You may need to look at the queries. To use an index, the queries need to be sargable. That means certain ways to construct the queries are better than other ways. I am not familiar with Postgre but in SQl Server this would include such things (very small sample of the bad constructs):
Not doing data transformations in the join - instead store the data
properly
Not using correlated subqueries - use derived tables or temp table
instead
Not using OR conditions - use UNION ALL instead
Your first step shoud be to get a good book on performance tuning for your specific database. It will talk about what constructions to avoid for your particular database engine.
Indexes are not used when you cast a column to a different type:
((device_id)::text = '352184052470420'::text)
Instead, you can do this way:
(device_id = ('352184052470420'::character varying))
(or maybe you can change device_id to TEXT in the original table, if you wish.)
Also, remember to run analyze device after index has been created, or it will not be used anyway.
It seems, like time resolves everything.
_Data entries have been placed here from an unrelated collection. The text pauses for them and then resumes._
## src/rtl/card_dealer.sv

```systemverilog
// 52-card dealer: draws each card once, picking it with an LFSR probe and
// falling back to a linear scan so that every draw has bounded latency.
module card_dealer #(
  parameter logic [15:0] LFSR_SEED = 16'hACE1,
  parameter int unsigned MAX_TRIES = 8
) (
  input  logic       clk,
  input  logic       reset,
  input  logic       deal_req,
  output logic       deal_ready,
  input  logic       shuffle_req,
  output logic       card_valid,
  output logic [5:0] card_index,
  output logic [3:0] card_rank,
  output logic [1:0] card_suit,
  output logic [3:0] card_points,
  output logic [5:0] cards_left,
  output logic       deck_empty,
  output logic       busy
);

  localparam logic [15:0] SEED_EFF   = (LFSR_SEED == 16'h0000) ? 16'h0001 : LFSR_SEED;
  localparam logic [7:0]  TRIES_LAST = 8'(MAX_TRIES - 1);

  typedef enum logic [2:0] {
    S_IDLE  = 3'd0,
    S_PROBE = 3'd1,
    S_SCAN  = 3'd2,
    S_EMIT  = 3'd3,
    S_SHUF  = 3'd4
  } state_e;

  function automatic logic [15:0] lfsr_next(input logic [15:0] v);
    logic [15:0] n;
    n = {1'b0, v[15:1]};
    if (v[0]) begin
      n = n ^ 16'hB400;
    end else begin
      n = n;
    end
    return n;
  endfunction

  function automatic logic [1:0] suit_of(input logic [5:0] i);
    logic [1:0] s;
    if (i >= 6'd39) begin
      s = 2'd3;
    end else if (i >= 6'd26) begin
      s = 2'd2;
    end else if (i >= 6'd13) begin
      s = 2'd1;
    end else begin
      s = 2'd0;
    end
    return s;
  endfunction

  function automatic logic [3:0] rank_of(input logic [5:0] i, input logic [1:0] s);
    logic [5:0] r;
    r = i - (6'd13 * {4'd0, s}) + 6'd1;
    return r[3:0];
  endfunction

  state_e      state_q, state_d;
  logic [15:0] lfsr_q, lfsr_d;
  logic [51:0] used_q, used_d;
  logic [5:0]  left_q, left_d;
  logic [7:0]  tries_q, tries_d;
  logic [5:0]  ptr_q, ptr_d;
  logic [5:0]  idx_q, idx_d;
  logic        valid_q, ready_q, empty_q, busy_q;
  logic [5:0]  index_q;
  logic [3:0]  rank_q, points_q;
  logic [1:0]  suit_q;

  logic [5:0]  cand_s;
  logic [63:0] used_pad_s;
  logic [1:0]  suit_s;
  logic [3:0]  rank_s, points_s;

  // Candidate lookup: indices 52..63 do not exist and read as already used.
  always_comb begin
    cand_s     = lfsr_q[5:0];
    used_pad_s = {12'hFFF, used_q};
    lfsr_d     = lfsr_next(lfsr_q);
  end

  // Draw / shuffle FSM next-state logic.
  always_comb begin
    state_d = state_q;
    used_d  = used_q;
    left_d  = left_q;
    tries_d = tries_q;
    ptr_d   = ptr_q;
    idx_d   = idx_q;
    case (state_q)
      S_IDLE: begin
        if (shuffle_req) begin
          state_d = S_SHUF;
          used_d  = 52'd0;
          left_d  = 6'd52;
        end else if (deal_req && (left_q != 6'd0)) begin
          state_d = S_PROBE;
          tries_d = 8'd0;
        end else begin
          state_d = S_IDLE;
        end
      end
      S_PROBE: begin
        if (!used_pad_s[cand_s]) begin
          idx_d   = cand_s;
          state_d = S_EMIT;
        end else if (tries_q == TRIES_LAST) begin
          ptr_d   = (cand_s >= 6'd52) ? (cand_s - 6'd52) : cand_s;
          state_d = S_SCAN;
        end else begin
          tries_d = tries_q + 8'd1;
        end
      end
      S_SCAN: begin
        if (!used_pad_s[ptr_q]) begin
          idx_d   = ptr_q;
          state_d = S_EMIT;
        end else begin
          ptr_d = (ptr_q == 6'd51) ? 6'd0 : (ptr_q + 6'd1);
        end
      end
      S_EMIT: begin
        used_d  = used_q | (52'd1 << idx_q);
        left_d  = left_q - 6'd1;
        state_d = S_IDLE;
      end
      S_SHUF: begin
        state_d = S_IDLE;
      end
      default: begin
        state_d = S_IDLE;
      end
    endcase
  end

  // Card field decode of the index about to be emitted.
  always_comb begin
    suit_s   = suit_of(idx_d);
    rank_s   = rank_of(idx_d, suit_s);
    points_s = (rank_s > 4'd10) ? 4'd10 : rank_s;
  end

  // State, deck bookkeeping and registered outputs.
  always_ff @(posedge clk or negedge reset) begin
    if (!reset) begin
      state_q  <= S_IDLE;
      lfsr_q   <= SEED_EFF;
      used_q   <= 52'd0;
      left_q   <= 6'd52;
      tries_q  <= 8'd0;
      ptr_q    <= 6'd0;
      idx_q    <= 6'd0;
      valid_q  <= 1'b0;
      ready_q  <= 1'b1;
      empty_q  <= 1'b0;
      busy_q   <= 1'b0;
      index_q  <= 6'd0;
      rank_q   <= 4'd0;
      suit_q   <= 2'd0;
      points_q <= 4'd0;
    end else begin
      state_q <= state_d;
      lfsr_q  <= lfsr_d;
      used_q  <= used_d;
      left_q  <= left_d;
      tries_q <= tries_d;
      ptr_q   <= ptr_d;
      idx_q   <= idx_d;
      valid_q <= (state_d == S_EMIT);
      ready_q <= (state_d == S_IDLE) && (left_d != 6'd0);
      empty_q <= (left_d == 6'd0);
      busy_q  <= (state_d != S_IDLE);
      // Card fields only change when a new card is emitted.
      if (state_d == S_EMIT) begin
        index_q  <= idx_d;
        rank_q   <= rank_s;
        suit_q   <= suit_s;
        points_q <= points_s;
      end else begin
        index_q  <= index_q;
        rank_q   <= rank_q;
        suit_q   <= suit_q;
        points_q <= points_q;
      end
    end
  end

  assign deal_ready  = ready_q;
  assign card_valid  = valid_q;
  assign card_index  = index_q;
  assign card_rank   = rank_q;
  assign card_suit   = suit_q;
  assign card_points = points_q;
  assign cards_left  = left_q;
  assign deck_empty  = empty_q;
  assign busy        = busy_q;

endmodule

```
I'm not sure what have happened, but currently its working fine.
From the time I've posted this question I didn't change anything and now I get this query plan:
"Bitmap Heap Scan on device (cost=5.49..426.77 rows=110 width=166)"
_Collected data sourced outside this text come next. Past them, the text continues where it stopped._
[config.mk]
export PLATFORM = sky130hd
export DESIGN_NAME = sram_port_arbiter_flat
export DESIGN_NICKNAME = d
export VERILOG_FILES = /design/src/rtl/sram_port_arbiter_if.sv /design/src/rtl/sram_port_arbiter.sv /design/src/flat_wrapper.sv
export SDC_FILE = /design/constraint.sdc
export NUM_CORES = 1
export LEC_CHECK = 0
export ABC_AREA = 1
export BUFFER_PORTS_ARGS = -buffer_cell sky130_fd_sc_hd__clkbuf_2
export CAP_MARGIN = 20
export CORE_AREA = 2 2 96 98
export CTS_CLUSTER_SIZE = 30
export DETAILED_ROUTE_END_ITERATION = 8
export DIE_AREA = 0 0 98 100
export PLACE_DENSITY = 0.78
export SLEW_MARGIN = 20
export SYNTH_ARGS = -nofsm -noshare
export SYNTH_HDL_FRONTEND = slang
export SYNTH_SLANG_ARGS = --single-unit
export TNS_END_PERCENT = 1
[constraint.sdc]
create_clock -name clk -period 1.2 [get_ports clk]
set_input_delay 0.18 -clock clk [delete_from_list [all_inputs] [get_ports clk]]
set_output_delay 0.18 -clock clk [all_outputs]
set_load 0.1 [all_outputs]
[src/rtl/sram_port_arbiter_if.sv]
// Handshake bundle between the two requesters, the arbiter and the SRAM adapter.
//   wr_*          write requester (valid/ready, address, data)
//   rd_*          read requester (valid/ready, address)
//   rd_rsp_*      read response pulse and data
//   mem_cmd_*     registered command stage toward the SRAM adapter
//   mem_rdata     SRAM read data, valid RD_LAT cycles after read command accept
// slave  : arbiter view
// master : environment view (requesters + adapter)
interface sram_port_arbiter_if #(
  parameter int AW = 18,
  parameter int DW = 32
);
  logic          wr_valid;
  logic          wr_ready;
  logic [AW-1:0] wr_addr;
  logic [DW-1:0] wr_data;
  logic          rd_valid;
  logic          rd_ready;
  logic [AW-1:0] rd_addr;
  logic          rd_rsp_valid;
  logic [DW-1:0] rd_rsp_data;
  logic          mem_cmd_valid;
  logic          mem_cmd_ready;
  logic          mem_cmd_we;
  logic [AW-1:0] mem_cmd_addr;
  logic [DW-1:0] mem_cmd_wdata;
  logic [DW-1:0] mem_rdata;

  modport slave (
    input  wr_valid, wr_addr, wr_data, rd_valid, rd_addr, mem_cmd_ready, mem_rdata,
    output wr_ready, rd_ready, rd_rsp_valid, rd_rsp_data,
           mem_cmd_valid, mem_cmd_we, mem_cmd_addr, mem_cmd_wdata
  );

  modport master (
    output wr_valid, wr_addr, wr_data, rd_valid, rd_addr, mem_cmd_ready, mem_rdata,
    input  wr_ready, rd_ready, rd_rsp_valid, rd_rsp_data,
           mem_cmd_valid, mem_cmd_we, mem_cmd_addr, mem_cmd_wdata
  );
endinterface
" Recheck Cond: ((device_id)::text = '357560051102491'::text)"
" -> Bitmap Index Scan on device_device_id_idx (cost=0.00..5.46 rows=110 width=0)"
" Index Cond: ((device_id)::text = '357560051102491'::text)"
Time breakdown (timezone GMT+2):
~15:50 I've created the index
~16:00 I've dropepd and recreated the index several times, since it was not working
16:05 I've run analyse device (didn't help)
16:44:49 from app server request_log, I can see that the requests executing the query are still taking around 500 ms
16:56:59 I can see first request, which takes 23 ms (the index started to work!)
The question stays, why it took around 1:10 hour for the index to be applied? When I was creating indexes in the same database few days ago the changes were immediate.